Global climate action stalls despite escalating warming threats worldwide
By Abbas Nazil
A decade after the Paris Agreement, global climate action is failing to match the accelerating impacts of global warming, with the latest COP30 summit in Belém, Brazil, highlighting the lack of meaningful progress on fossil fuel reduction and deforestation.
Despite growing evidence of the urgency of climate change, countries are not stepping up their efforts, and in some cases, actions are becoming more irrational in the face of worsening environmental threats, according to climate analysts.
The Paris Agreement, established in 2015, aimed to limit global temperature rise to 1.5°C through nationally determined targets, with the expectation that countries would progressively strengthen their commitments via a ratchet mechanism.
Initially, there were signs of improvement. Estimates from the Climate Action Tracker suggested the world was on a path to 3.6°C warming in 2015, which appeared to decrease to 2.6°C by 2021 due to policy adjustments and early action.
However, the latest Climate Action Tracker report ahead of COP30 paints a grim picture, showing that for the fourth consecutive year there has been little or no measurable global progress.
Approximately 95 percent of countries missed this year’s deadline for updating their climate targets, and efforts by a few progressive nations are being counteracted by others delaying or rolling back policies.
While renewable energy generation is expanding faster than anticipated, it is being offset by continued large-scale investments in fossil fuels, and improvements in electricity generation alone are insufficient to address harder sectors such as agriculture, aviation, and steel production.
Adaptation efforts are similarly inadequate, with cities still being built on vulnerable coastlines and insufficient measures being taken to prepare for rising seas and extreme weather.
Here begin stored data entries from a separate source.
`src/rtl/ads_cfg.svh`:
```
`ifndef ADS_CFG_SVH
`define ADS_CFG_SVH

// system clocks per sclk half period
`define ADS_SCLK_DIV 4

// wait after reset before the first frame, kept short for simulation
`define ADS_POWERUP_CYCLES 64

// spi frame length
`define ADS_WORD_BITS 16

`endif

```
`src/rtl/ads_link_pkg.sv`:
```
package ads_link_pkg;

    // controller sequencing
    typedef enum logic [2:0] {
        ST_POWERUP  = 3'd0,  // power-up delay
        ST_CFG_SEND = 3'd1,  // initial config write
        ST_WATCH    = 3'd2,  // wait for miso low between frames
        ST_READ     = 3'd3,  // conversion read in progress
        ST_HOLD     = 3'd4   // result waiting for host
    } ctrl_state_e;

    // spi engine phases
    typedef enum logic [1:0] {
        PH_IDLE  = 2'd0,
        PH_LEAD  = 2'd1,  // cs setup half period
        PH_SHIFT = 2'd2,
        PH_TRAIL = 2'd3   // cs hold half period
    } spi_phase_e;

endpackage

```
`src/rtl/ads_reg_pkg.sv`:
```
`include "ads_cfg.svh"

package ads_reg_pkg;

    // ======================================================================
    // field codes
    // ======================================================================

    typedef enum logic [1:0] {
        NOP_NONE  = 2'b00,  // keep current config
        NOP_VALID = 2'b01   // write config
    } ads_nop_e;

    localparam logic SS_NONE         = 1'b0;  // no single-shot start
    localparam logic MODE_CONTINUOUS = 1'b0;
    localparam logic TS_ADC          = 1'b0;  // adc input rather than temp sensor
    localparam logic PULLUP_ON       = 1'b1;
    localparam logic RSV_ONE         = 1'b1;  // device expects a one here

    // ======================================================================
    // register layout
    // ======================================================================

    typedef struct packed {
        logic       ss;
        logic [2:0] mux;
        logic [2:0] pga;
        logic       mode;
        logic [2:0] dr;
        logic       ts_mode;
        logic       pull_up_en;
        ads_nop_e   nop;
        logic       reserved;
    } ads_cfg_s;

    // one spi word seen as config echo or as a conversion result
    typedef union packed {
        ads_cfg_s                         cfg;
        logic signed [`ADS_WORD_BITS-1:0] conv;
    } ads_word_u;

endpackage

```
`src/rtl/ads_ctrl.sv`:
```
`include "ads_cfg.svh"

module ads_ctrl (
    input  logic                             clk,
    input  logic                             rst,
    input  logic [2:0]                       cfg_mux,
    input  logic [2:0]                       cfg_pga,
    input  logic [2:0]                       cfg_dr,
    input  logic                             miso,
    input  logic                             cs,
    output logic                             xfer_start,
    output logic [`ADS_WORD_BITS-1:0]        tx_word,
    input  logic                             xfer_done,
    input  logic [`ADS_WORD_BITS-1:0]        rx_word,
    output logic signed [`ADS_WORD_BITS-1:0] sample_data,
    output logic                             sample_valid,
    input  logic                             sample_ready
);

    localparam int PWR_W = (`ADS_POWERUP_CYCLES > 1) ? $clog2(`ADS_POWERUP_CYCLES) : 1;

    ads_link_pkg::ctrl_state_e state;

    logic [PWR_W-1:0] pwr_cnt;

    ads_reg_pkg::ads_word_u init_word;  // built from host codes
    ads_reg_pkg::ads_word_u cfg_word;   // initial config as written
    ads_reg_pkg::ads_word_u read_word;
    ads_reg_pkg::ads_word_u rx_view;

    logic pwr_done;
    logic drdy;
    logic read_end;
    logic rx_echo;
    logic take;

    // ======================================================================
    // word assembly and decode
    // ======================================================================

    always_comb begin
        init_word.cfg.ss         = ads_reg_pkg::SS_NONE;
        init_word.cfg.mux        = cfg_mux;
        init_word.cfg.pga        = cfg_pga;
        init_word.cfg.mode       = ads_reg_pkg::MODE_CONTINUOUS;
        init_word.cfg.dr         = cfg_dr;
        init_word.cfg.ts_mode    = ads_reg_pkg::TS_ADC;
        init_word.cfg.pull_up_en = ads_reg_pkg::PULLUP_ON;
        init_word.cfg.nop        = ads_reg_pkg::NOP_VALID;
        init_word.cfg.reserved   = ads_reg_pkg::RSV_ONE;
    end

    // reads resend the same config without updating it
    always_comb begin
        read_word         = cfg_word;
        read_word.cfg.nop = ads_reg_pkg::NOP_NONE;
    end

    assign rx_view = rx_word;
    assign rx_echo = (rx_view.cfg == cfg_word.cfg);  // device echoing its config

    assign pwr_done = (state == ads_link_pkg::ST_POWERUP) &&
                      (pwr_cnt == PWR_W'(`ADS_POWERUP_CYCLES - 1));
    assign drdy     = (state == ads_link_pkg::ST_WATCH) && cs && !miso;
    assign read_end = (state == ads_link_pkg::ST_READ) && xfer_done;
    assign take     = sample_valid && sample_ready;

    // ======================================================================
    // sequencing
    // ======================================================================

    always_ff @(posedge clk or posedge rst) begin
        if (rst) begin
            state        <= ads_link_pkg::ST_POWERUP;
            pwr_cnt      <= '0;
            xfer_start   <= 1'b0;
            sample_valid <= 1'b0;
        end else begin
            case (state)
                ads_link_pkg::ST_POWERUP: begin
                    pwr_cnt <= pwr_cnt + 1'b1;
                    if (pwr_done) begin
                        state      <= ads_link_pkg::ST_CFG_SEND;
                        xfer_start <= 1'b1;
                    end
                end
                ads_link_pkg::ST_CFG_SEND: begin
                    if (xfer_done) begin  // rx of the config frame is stale data
                        state      <= ads_link_pkg::ST_WATCH;
                        xfer_start <= 1'b0;
                    end
                end
                ads_link_pkg::ST_WATCH: begin
                    if (drdy) begin
                        state      <= ads_link_pkg::ST_READ;
                        xfer_start <= 1'b1;
                    end
                end
                ads_link_pkg::ST_READ: begin
                    if (read_end) begin
                        xfer_start <= 1'b0;
                        if (rx_echo) begin
                            state <= ads_link_pkg::ST_WATCH;  // drop the echo
                        end else begin
                            state        <= ads_link_pkg::ST_HOLD;
                            sample_valid <= 1'b1;
                        end
                    end
                end
                ads_link_pkg::ST_HOLD: begin
                    if (take) begin
                        state        <= ads_link_pkg::ST_WATCH;
                        sample_valid <= 1'b0;
                    end
                end
                default: begin
                    state        <= ads_link_pkg::ST_POWERUP;
                    pwr_cnt      <= '0;
                    xfer_start   <= 1'b0;
                    sample_valid <= 1'b0;
                end
            endcase
        end
    end

    // ======================================================================
    // payload
    // ======================================================================

    always_ff @(posedge clk) begin
        if (pwr_done) begin
            cfg_word <= init_word;  // host codes sampled once
            tx_word  <= init_word;
        end else if (drdy) begin
            tx_word <= read_word;
        end
        if (read_end && !rx_echo) begin
            sample_data <= rx_view.conv;
        end
    end

endmodule

```
`src/rtl/ads_spi.sv`:
```
`include "ads_cfg.svh"

module ads_spi (
    input  logic                      clk,
    input  logic                      rst,
    input  logic                      xfer_start,
    input  logic [`ADS_WORD_BITS-1:0] tx_word,
    output logic                      xfer_done,
    output logic [`ADS_WORD_BITS-1:0] rx_word,
    output logic                      cs,
    output logic                      sclk,
    output logic                      mosi,
    input  logic                      miso
);

    localparam int DIV_W = (`ADS_SCLK_DIV > 1) ? $clog2(`ADS_SCLK_DIV) : 1;
    localparam int BIT_W = $clog2(`ADS_WORD_BITS);
    localparam int MSB   = `ADS_WORD_BITS - 1;

    ads_link_pkg::spi_phase_e phase;

    logic [DIV_W-1:0] div_cnt;
    logic [BIT_W-1:0] bit_cnt;  // counts falling edges, wraps after the last bit
    logic [MSB:0]     shreg;

    logic div_end;
    logic start_go;
    logic last_half;
    logic rise_go;
    logic fall_go;

    // ======================================================================
    // edge timing
    // ======================================================================

    assign div_end = (div_cnt == DIV_W'(`ADS_SCLK_DIV - 1));

    // xfer_start is still high in the done cycle
    assign start_go = (phase == ads_link_pkg::PH_IDLE) && xfer_start && !xfer_done;

    // low half after the final falling edge
    assign last_half = !sclk && (bit_cnt == '0);

    assign rise_go = div_end &&
                     ((phase == ads_link_pkg::PH_LEAD) ||
                      ((phase == ads_link_pkg::PH_SHIFT) && !sclk && !last_half));

    assign fall_go = div_end && (phase == ads_link_pkg::PH_SHIFT) && sclk;

    always_ff @(posedge clk or posedge rst) begin
        if (rst) begin
            div_cnt <= '0;
        end else if ((phase == ads_link_pkg::PH_IDLE) || div_end) begin
            div_cnt <= '0;
        end else begin
            div_cnt <= div_cnt + 1'b1;
        end
    end

    // ======================================================================
    // phase sequencing and pins
    // ======================================================================

    always_ff @(posedge clk or posedge rst) begin
        if (rst) begin
            phase     <= ads_link_pkg::PH_IDLE;
            bit_cnt   <= '0;
            cs        <= 1'b1;
            sclk      <= 1'b0;
            mosi      <= 1'b0;
            xfer_done <= 1'b0;
        end else begin
            xfer_done <= 1'b0;
            case (phase)
                ads_link_pkg::PH_IDLE: begin
                    if (start_go) begin
                        phase   <= ads_link_pkg::PH_LEAD;
                        cs      <= 1'b0;
                        bit_cnt <= '0;
                    end
                end
                ads_link_pkg::PH_LEAD: begin
                    if (rise_go) begin
                        phase <= ads_link_pkg::PH_SHIFT;
                        sclk  <= 1'b1;
                        mosi  <= shreg[MSB];  // first bit on first rising edge
                    end
                end
                ads_link_pkg::PH_SHIFT: begin
                    if (rise_go) begin
                        sclk <= 1'b1;
                        mosi <= shreg[MSB];
                    end else if (fall_go) begin
                        sclk    <= 1'b0;
                        bit_cnt <= bit_cnt + 1'b1;
                    end else if (div_end && last_half) begin
                        phase <= ads_link_pkg::PH_TRAIL;
                    end
                end
                ads_link_pkg::PH_TRAIL: begin
                    if (div_end) begin
                        phase     <= ads_link_pkg::PH_IDLE;
                        cs        <= 1'b1;
                        mosi      <= 1'b0;
                        xfer_done <= 1'b1;
                    end
                end
                default: begin
                    phase <= ads_link_pkg::PH_IDLE;
                    cs    <= 1'b1;
                    sclk  <= 1'b0;
                end
            endcase
        end
    end

    // ======================================================================
    // data shift
    // ======================================================================

    // tx bits leave from the top while rx bits enter at the bottom
    always_ff @(posedge clk) begin
        if (start_go) begin
            shreg <= tx_word;
        end else if (fall_go) begin
            shreg <= {shreg[MSB-1:0], miso};  // sample miso on falling sclk
        end
    end

    assign rx_word = shreg;  // holds until the next load

endmodule

```
`src/rtl/ads_top.sv`:
```
`include "ads_cfg.svh"

module ads_top (
    input  logic                             clk,
    input  logic                             rst,
    input  logic [2:0]                       cfg_mux,
    input  logic [2:0]                       cfg_pga,
    input  logic [2:0]                       cfg_dr,
    input  logic                             miso,
    output logic                             mosi,
    output logic                             sclk,
    output logic                             cs,
    output logic signed [`ADS_WORD_BITS-1:0] sample_data,
    output logic                             sample_valid,
    input  logic                             sample_ready
);

    logic                      xfer_start;
    logic                      xfer_done;
    logic [`ADS_WORD_BITS-1:0] tx_word;
    logic [`ADS_WORD_BITS-1:0] rx_word;

    ads_ctrl ctrl_i (
        .clk          (clk),
        .rst          (rst),
        .cfg_mux      (cfg_mux),
        .cfg_pga      (cfg_pga),
        .cfg_dr       (cfg_dr),
        .miso         (miso),   // doubles as data-ready
        .cs           (cs),
        .xfer_start   (xfer_start),
        .tx_word      (tx_word),
        .xfer_done    (xfer_done),
        .rx_word      (rx_word),
        .sample_data  (sample_data),
        .sample_valid (sample_valid),
        .sample_ready (sample_ready)
    );

    ads_spi spi_i (
        .clk        (clk),
        .rst        (rst),
        .xfer_start (xfer_start),
        .tx_word    (tx_word),
        .xfer_done  (xfer_done),
        .rx_word    (rx_word),
        .cs         (cs),
        .sclk       (sclk),
        .mosi       (mosi),
        .miso       (miso)
    );

endmodule
```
Reports indicate that adaptation progress is either too slow, has stalled, or is moving in the wrong direction.
Political factors are also driving the slowdown, with some governments deprioritising climate action due to competing crises like rising living costs, and others led by climate-denying politicians withdrawing from commitments, as exemplified by the US exit from Paris.
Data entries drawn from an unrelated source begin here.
[src/design/disp_pkg.sv]
`default_nettype none

package disp_pkg;

	// Frame memory, 4096 words (a full 640x480 frame would need 38400)
	localparam int MEM_WORDS = 4096;
	localparam int ADDR_W = $clog2(MEM_WORDS);
	localparam int WORD_W = 64;

	// Pixel format
	localparam int PIX_PER_WORD = 8;
	localparam int GRAY_W = WORD_W / PIX_PER_WORD;
	localparam int PIX_W = 3 * GRAY_W; // Gray copied into R, G and B

	// Output FIFO
	localparam int FIFO_DEPTH = 16;
	localparam int FIFO_PTR_W = $clog2(FIFO_DEPTH);
	localparam int FIFO_CNT_W = FIFO_PTR_W + 1;

	// AXI4-Lite
	localparam int AXI_ADDR_W = 4;
	localparam int AXI_DATA_W = 32;
	localparam int AXI_STRB_W = AXI_DATA_W / 8;

	localparam logic [AXI_ADDR_W-1:0] REG_CTRL = 4'h0; // Bit 0 is enable
	localparam logic [AXI_ADDR_W-1:0] REG_BASE = 4'h4;
	localparam logic [AXI_ADDR_W-1:0] REG_LEN = 4'h8; // Frame length in words
	localparam logic [AXI_ADDR_W-1:0] REG_FRAMES = 4'hc;

	localparam logic [1:0] RESP_OKAY = 2'b00;
	localparam logic [1:0] RESP_SLVERR = 2'b10;

	// Fetch engine states
	typedef enum logic [1:0]
	{
		IDLE,
		READ,
		WAIT,
		EMIT
	} fetch_state_t;

endpackage

`default_nettype wire

[src/design/pixel_fetch.sv]
`default_nettype none

module pixel_fetch (
	input  logic                        clk,
	input  logic                        rst,
	input  logic                        enable,
	input  logic [disp_pkg::ADDR_W-1:0] base_addr,
	input  logic [disp_pkg::ADDR_W:0]   frame_len,
	output logic                        rd_en,
	output logic [disp_pkg::ADDR_W-1:0] rd_addr,
	input  logic [disp_pkg::WORD_W-1:0] rd_data,
	input  logic                        fifo_full,
	output logic                        wr_en,
	output logic [disp_pkg::PIX_W-1:0]  wr_data,
	output logic                        wr_last,
	output logic                        frame_done
);
	import disp_pkg::*;

	fetch_state_t state;
	logic [ADDR_W-1:0] addr_q; // Wraps modulo MEM_WORDS
	logic [ADDR_W:0] word_cnt;
	logic [ADDR_W:0] len_q; // Length latched at frame start
	logic [$clog2(PIX_PER_WORD)-1:0] pix_idx;
	logic [WORD_W-1:0] word_q;
	logic [GRAY_W-1:0] pix_byte;
	logic last_word;
	logic last_pix;

	assign last_word = (word_cnt == len_q - 1'b1);
	assign last_pix = &pix_idx; // Pixel 7

	assign rd_en = (state == READ);
	assign rd_addr = addr_q;

	// Lowest byte first, gray into all three channels
	assign pix_byte = word_q[pix_idx*GRAY_W +: GRAY_W];
	assign wr_data = {3{pix_byte}};

	assign wr_en = (state == EMIT) && !fifo_full; // Stall while full
	assign wr_last = last_word && last_pix;
	assign frame_done = wr_en && wr_last;

	always_ff @(posedge clk)
	begin
		if (rst)
		begin
			state <= IDLE;
			addr_q <= '0;
			word_cnt <= '0;
			len_q <= '0;
			pix_idx <= '0;
		end
		else
		begin
			case (state)
				IDLE:
				begin
					// Enable is only sampled between frames
					if (enable && frame_len != '0)
					begin
						addr_q <= base_addr;
						word_cnt <= '0;
						len_q <= frame_len;
						state <= READ;
					end
				end
				READ:
					state <= WAIT;
				WAIT:
				begin
					pix_idx <= '0;
					state <= EMIT;
				end
				EMIT:
				begin
					if (wr_en)
					begin
						pix_idx <= pix_idx + 1'b1;
						if (last_pix)
						begin
							if (last_word)
								state <= IDLE;
							else
							begin
								addr_q <= addr_q + 1'b1;
								word_cnt <= word_cnt + 1'b1;
								state <= READ;
							end
						end
					end
				end
				default:
					state <= IDLE;
			endcase
		end
	end

	// Word arrives the cycle after rd_en
	always_ff @(posedge clk)
	begin
		if (state == WAIT)
			word_q <= rd_data;
	end

endmodule

`default_nettype wire

[config.mk]
export PLATFORM = sky130hd
export DESIGN_NAME = pixel_fetch
export DESIGN_NICKNAME = d
export VERILOG_FILES = /design/src/design/disp_pkg.sv /design/src/design/pixel_fetch.sv
export SDC_FILE = /design/constraint.sdc
export NUM_CORES = 1
export LEC_CHECK = 0
export BUFFER_PORTS_ARGS = -buffer_cell sky130_fd_sc_hd__buf_2
export CAP_MARGIN = 20
export CORE_ASPECT_RATIO = 0.9
export CORE_MARGIN = 3
export CORE_UTILIZATION = 50
export DETAILED_ROUTE_END_ITERATION = 10
export HOLD_SLACK_MARGIN = 0.1
export PLACE_DENSITY_LB_ADDON = 0.1
export SYNTH_ARGS = -nofsm -noshare
export SYNTH_HDL_FRONTEND = slang
export SYNTH_SLANG_ARGS = --single-unit
export TNS_END_PERCENT = 10
[constraint.sdc]
create_clock -name clk -period 2.9 [get_ports clk]
set_input_delay 0.29 -clock clk [delete_from_list [all_inputs] [get_ports clk]]
set_output_delay 0.29 -clock clk [all_outputs]
set_load 0.03 [all_outputs]
==> results.py <==
metrics = {
    "run_status": {
        "outcome": "completed",
    },
    "global_routing": {
        "grt_pass1_wl_um": 18700,
        "globalRouteMet3Util_pct": 3.46,
        "antenna_found_initial": 0,
        "use_met1_pct": 28.6,
        "gr-usage-met2_pct": 33.4,
        "grt_pass1_vias": 3829,
        "grt_overflow": 0,
        "grt_busiest_layer": "met2",
        "grt_max_degree": 61,
        "grt_usage_pct": 20.4,
    },
    "synthesis": {
        "ys.flop_type": "edfxtp_1",
        "yosysWarnings": 0,
        "ys_seq_elements": 107,
        "synthesis.area_mm2": 0.00518,
        "synth_top_family_by_area": "simple AND/OR/NAND/NOR gates",
        "syn_inst": 447,
        "synth_top_area_share_pct": 37.1,
        "ys_types": 55,
        "seq_area_frac_synth_pct": 53.7,
        "muxShareOfSynthArea_pct": 10.8,
        "synth.most_common_cell": "edfxtp_1",
        "synth_fa_ha_area_share_pct": 2.42,
        "synth_edf_count": 64,
        "synth_xor_xnor_area_share_pct": 2.54,
        "synth_nets": 550,
        "synth_common_cells": "edfxtp_1 (64), a21oi_1 (43), dfxtp_1 (43)",
        "yosysTopAreaCell": "edfxtp_1",
        "synth_compound_area_share_pct": 11.3,
        "avgSynthCellArea_um2": 11.6,
        "synth.area.top_cells": "edfxtp_1 (37%), dfxtp_1 (17%), mux4_2 (7.0%)",
        "async_flop_share_pct": 0,
        "synth-simple-area-share_pct": 13.3,
    },
    "detailed_routing": {
        "dr.pass1.iters": 6,
        "drt-wirelength-per-cell_um": 16.8,
        "num_vias": 3920,
        "via_per_inst": 5.61,
        "ant_nets": 0,
        "routed_wl_um": 11700,
        "drt_iter0_markers": 241,
        "drcViolationCount": 0,
    },
    "clocking": {
        "cts_inserted_buffers": 9,
        "h-tree-depth": 3,
        "clock_latency_ns": 0.34,
        "clk_pin_slew_ns": 0.08,
        "cts.sinks": 107,
        "clockBufferDepth": 2,
        "cts_tree": "yes",
        "ctsRootBufferMaster": "clkbuf_16",
    },
    "placed_design": {
        "port_buffers": 132,
        "dp_hpwl_um": 8490,
        "gp_congestion": 0.904,
    },
    "setup_path": {
        "path_cells": "or4_4, o41ai_2, o32ai_1, o21ai_1, and3_4, and3_1, buf_4",
        "max_stage_delay_ns": 0.59,
        "crit_arrival_ns": 2.50,
        "start_kind": "flip-flop",
        "crit_fanout": 7,
        "critical_path_buf_inv_count": 1,
        "end_kind": "primary output",
        "crit_type": "reg2out",
        "cp.required_ns": 2.61,
        "cp_top_family": "simple AND/OR/NAND/NOR gates",
        "slowest_stage": "or4_4",
        "ff2ff_setup_slack_ns": 0.15,
    },
    "power_and_ir_drop": {
        "leakage_nw": 2.42,
        "p_per_area_mw_per_mm2": 873,
        "vdd_drop_max_v": 0.000478,
    },
    "die": {
        "die-height_um": 103,
        "dieArea_mm2": 0.0116,
        "core_area_mm2": 0.00987,
        "ios": 133,
        "rows": 34,
        "die_w_um": 113,
        "start_util_pct": 52.5,
    },
    "layout": {
        "nNetsFinal": 671,
        "antenna_cells": 0,
        "drive_above_1_share_pct": 36.5,
        "fin_util_pct": 63.3,
        "area_growth_pct": 20.7,
    },
    "sta": {
        "max_freq_mhz": 358,
        "fin_skew_ns": 0.00820,
        "tightest_slew_ns": 0.427,
        "hold_violations": 0,
        "tns_ns": 0,
        "drv_slew": 0,
        "period_share_pct": 96.3,
        "relSlewSlack_pct": 71.4,
        "rsz0062_at_grt": "no",
        "setup_viol": 0,
        "timing.final.crit_period_ns": 2.79,
    },
    "job": {
        "maxCapViolations": 0,
    },
    "hold_path": {
        "hp-class": "in2reg",
    },
}
-- final timing paths --
check,endpoint,cells after the start,from
setup reg to reg,rd_addr[9],11,len_q[1]
setup / recovery,frame_done,7,len_q[3]
hold / removal,word_q[49],1,rd_data[49]
hold reg to reg,len_q[12],2,len_q[12]
-- per-stage QoR --
stage               power, W  cells  area, um2  hold WS, ns  setup slack [ns]
floorplan            0.00380    447       5180        0.389             0.204
global placement     0.00415    680       5890        0.462             0.191
detailed placement   0.00422    680       5890        0.465            0.0704
CTS                  0.00544    697       6190        0.103           0.00452
global route         0.00577    699       6250        0.100           0.00449
finish               0.00546    699       6250        0.111             0.107
-- logic make-up after synthesis --
| kind of cell | count (synthesis) |
|---|---|
| muxes | 35 |
| AOI/OAI and AO/OA | 93 |
| adders and majority gates | 10 |
| buffers and inverters | 55 |
| DFF | 107 |
| xor gates and xnor gates | 15 |
| and+or+nand+nor | 132 |
-- repair_timing --
item / in CTS / in global routing
pin swaps: 1 / 2
hold buffers: 0 / 2
resized for setup: 4 / 8
hold endpoints to repair: 0 / 2
setup buffers: 1 / 0
setup endpoints to repair: 2 / 11
cloned: 0 / 0
-- registers in the layout, indices dropped and copies added (netlist names) --
register,count
word_cnt,13
state,2
len_q,13
rd_addr,12
word_q,64
pix_idx,3
-- worst register-to-register path: cells and delay by family, from the launching register on --
family | cells | cell delay (ns)
AND/OR/NAND/NOR | 2 | 0.51
buffers and inverters | 3 | 0.43
AO/OA/AOI/OAI | 5 | 1.14
adder cells (fa/ha/maj) | 1 | 0.19
flip-flops | 1 | 0.36
-- routing by layer --
layer	vias to the layer above	routed length, um	share of wire [%]
li1	1910	-	-
met1	1850	5260	45
met2	145	5660	48
met3	15	685	5.8
met4	0	144	1.2
met5	-	0	0
-- area by class of cell --
cell class / count / area (um2)
clock inverter: 7 / 61.3
clock buffer: 9 / 225
sequential: 107 / 2790
timing repair buffer: 149 / 823
fill: 793 / 3620
tap: 126 / 158
inverter: 16 / 60.1
multi-input combinational: 285 / 2140
-- power by group --
| group | switching, W | leakage, nW | internal (W) |
|---|---|---|---|
| logic | 0.00127 | 1.34 | 0.000790 |
| registers | 0.000201 | 0.937 | 0.00200 |
| clock network | 0.000588 | 0.143 | 0.000605 |
| total | 0.00206 | 2.42 | 0.00340 |
-- cells in the final DEF, fill, tap and decap left out, types with 8 or more instances in the layout --
master and count:
nor3_1 16, nand3_1 18, a21oi_1 42, xnor2_1 8, mux2i_1 11, inv_1 15, edfxtp_1 64, dfxtp_1 40
mux4_2 16, buf_4 14, nand2_1 28, ha_1 9, clkbuf_16 9, o21ai_0 13, mux2_2 8, buf_2 130
nor2_1 29
No activity file was read; power rests on OpenSTA's default activity.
Experts warn that as the impacts of climate change continue to worsen, irrational decision-making fueled by fear may prevent governments from taking necessary long-term actions, potentially intensifying global crises and threatening the stability of human civilisation.
The combination of insufficient mitigation, delayed adaptation, political inertia, and societal irrationality suggests that without urgent, coordinated international action, the global response to climate change will remain inadequate, with severe consequences for ecosystems, economies, and human populations worldwide.
The current situation highlights the need for renewed global commitment, stronger enforcement mechanisms, and comprehensive strategies to both reduce emissions and prepare communities for unavoidable climate impacts.